///2013 Abstract Details
2013 Abstract Details2018-05-01T17:56:59+00:00

Pregnant Patient with a Large Anterior Mediastinal Lymphoma

Abstract Number: F 45
Abstract Type: Case Report/Case Series

Loveleen Sikka MD1 ; Loveleen Sikka MD2; Lawrence Chinn MD3; Shulman Steven MD, MS4

Perioperative management of the patient with an anterior mediastinal mass (AMM) is an anesthetic challenge due to tracheobronchial tree obstruction, compression of the pulmonary artery and heart, and superior venal caval syndrome (SVCS)(1). We describe the management of a patient who is 14 weeks pregnant with a massive AMM causing SVCS requiring thoracic biopsy and later, dilatation and curettage (D&C) in order to begin chemotherapy.

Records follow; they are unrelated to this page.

File: src/rtl/rob_commit_pkg.sv
// Shared sizing constants for the rob_commit reorder buffer and its pointer pair.
package rob_commit_pkg;
  localparam int RRF_SEL = 6;
  localparam int RRF_NUM = 2 ** RRF_SEL;
  localparam int REG_SEL = 5;
  localparam int PTR_W   = RRF_SEL + 1;
endpackage

File: src/rtl/rob_ptr.sv
// Head/tail pointer pair with wrap bit; derives occupancy, full and empty.
// Optional ROB_FLUSH_EN adds a flush input that collapses tail onto the new head.
module rob_ptr
  import rob_commit_pkg::*;
(
  input  logic             clk_i,
  input  logic             reset_n_i,
  input  logic             head_inc,
  input  logic             tail_inc,
`ifdef ROB_FLUSH_EN
  input  logic             flush,
`endif
  output logic [PTR_W-1:0] head,
  output logic [PTR_W-1:0] tail,
  output logic [PTR_W-1:0] count,
  output logic             full,
  output logic             empty
);
  logic [PTR_W-1:0] head_reg, tail_reg;
  logic [PTR_W-1:0] head_next, tail_next;

  // The extra MSB acts as the wrap bit, so plain modular arithmetic yields count.
  always_comb begin
    head_next = head_reg + PTR_W'(head_inc);
    tail_next = tail_reg + PTR_W'(tail_inc);
`ifdef ROB_FLUSH_EN
    if (flush) tail_next = head_next;
`endif
  end

  always_ff @(posedge clk_i or negedge reset_n_i) begin
    if (!reset_n_i) begin
      head_reg <= '0;
      tail_reg <= '0;
    end else begin
      head_reg <= head_next;
      tail_reg <= tail_next;
    end
  end

  assign head  = head_reg;
  assign tail  = tail_reg;
  assign count = tail_reg - head_reg;
  assign full  = (count == PTR_W'(RRF_NUM));
  assign empty = (count == '0);
endmodule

The patient is a 31 y.o. G1P0 at 14 weeks whose physical exam revealed massive engorgement of chest veins, neck and facial swelling. Chest CT showed a large AMM extending to the anterior chest wall with compression of the carina and both mainstem bronchi. The SVC was obliterated by the surrounding mass. Incisional biopsy of the mass was performed under ketamine and local infiltration with lidocaine. Ketamine 25 mg was given followed by 10-20 mg q10min prn for a total of 160mg. Later that evening, she reported disturbing nightmares.

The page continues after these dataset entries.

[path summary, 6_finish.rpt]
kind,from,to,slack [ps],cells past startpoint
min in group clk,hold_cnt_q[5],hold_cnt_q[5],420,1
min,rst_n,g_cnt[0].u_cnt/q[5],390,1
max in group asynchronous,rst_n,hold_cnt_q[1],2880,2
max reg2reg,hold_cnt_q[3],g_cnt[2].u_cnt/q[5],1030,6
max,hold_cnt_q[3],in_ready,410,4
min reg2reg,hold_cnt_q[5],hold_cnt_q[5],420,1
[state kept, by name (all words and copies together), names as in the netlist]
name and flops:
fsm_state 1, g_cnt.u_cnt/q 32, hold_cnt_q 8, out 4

Surgical pathology showed primary large B-cell lymphoma. In order to begin chemotherapy, the decision to terminate pregnancy was made. The patient returned to the operating room four days later to have a D&C. The patient was still anxious and was adamant that she not receive ketamine again. A saddle block with concurrent dexmedetomidine (DEX) infusion and midazolam sedation was planned. Hyperbaric spinal bupivacaine 9 mg and DEX 1mcg/kg i.v. over 30 minutes were administered. A total of 7 mg of midazolam was given. As the saddle block was too low, paracervical block was also required. Sedation was maintained with DEX 0.33 mcg/kg/hr. The patient maintained spontaneous ventilation and the case was uneventful.

These two anesthetics highlighted several issues. While spontaneous ventilation should be maintained (2) and ketamine is a reasonable choice, its psychotropic effects were very unpleasant for the patient. Avoiding midazolam because of the pregnancy may also be questioned. DEX may be the preferred method of IV sedation due to its lack of neuropsychiatric side effects in this population. DEX also has a very safe respiratory profile and does not exhibit psychomotor effects associated with ketamine. However, DEX can cause hypotension and bradycardia, both of which would be undesirable in a patient with SVCS.

1. Buvanendran, A., et al Anesth Analg, 2004. 98(4): p. 1160-1163.

2. Chan, Y., Anesthesiology, 2001. 94(1): 167-169.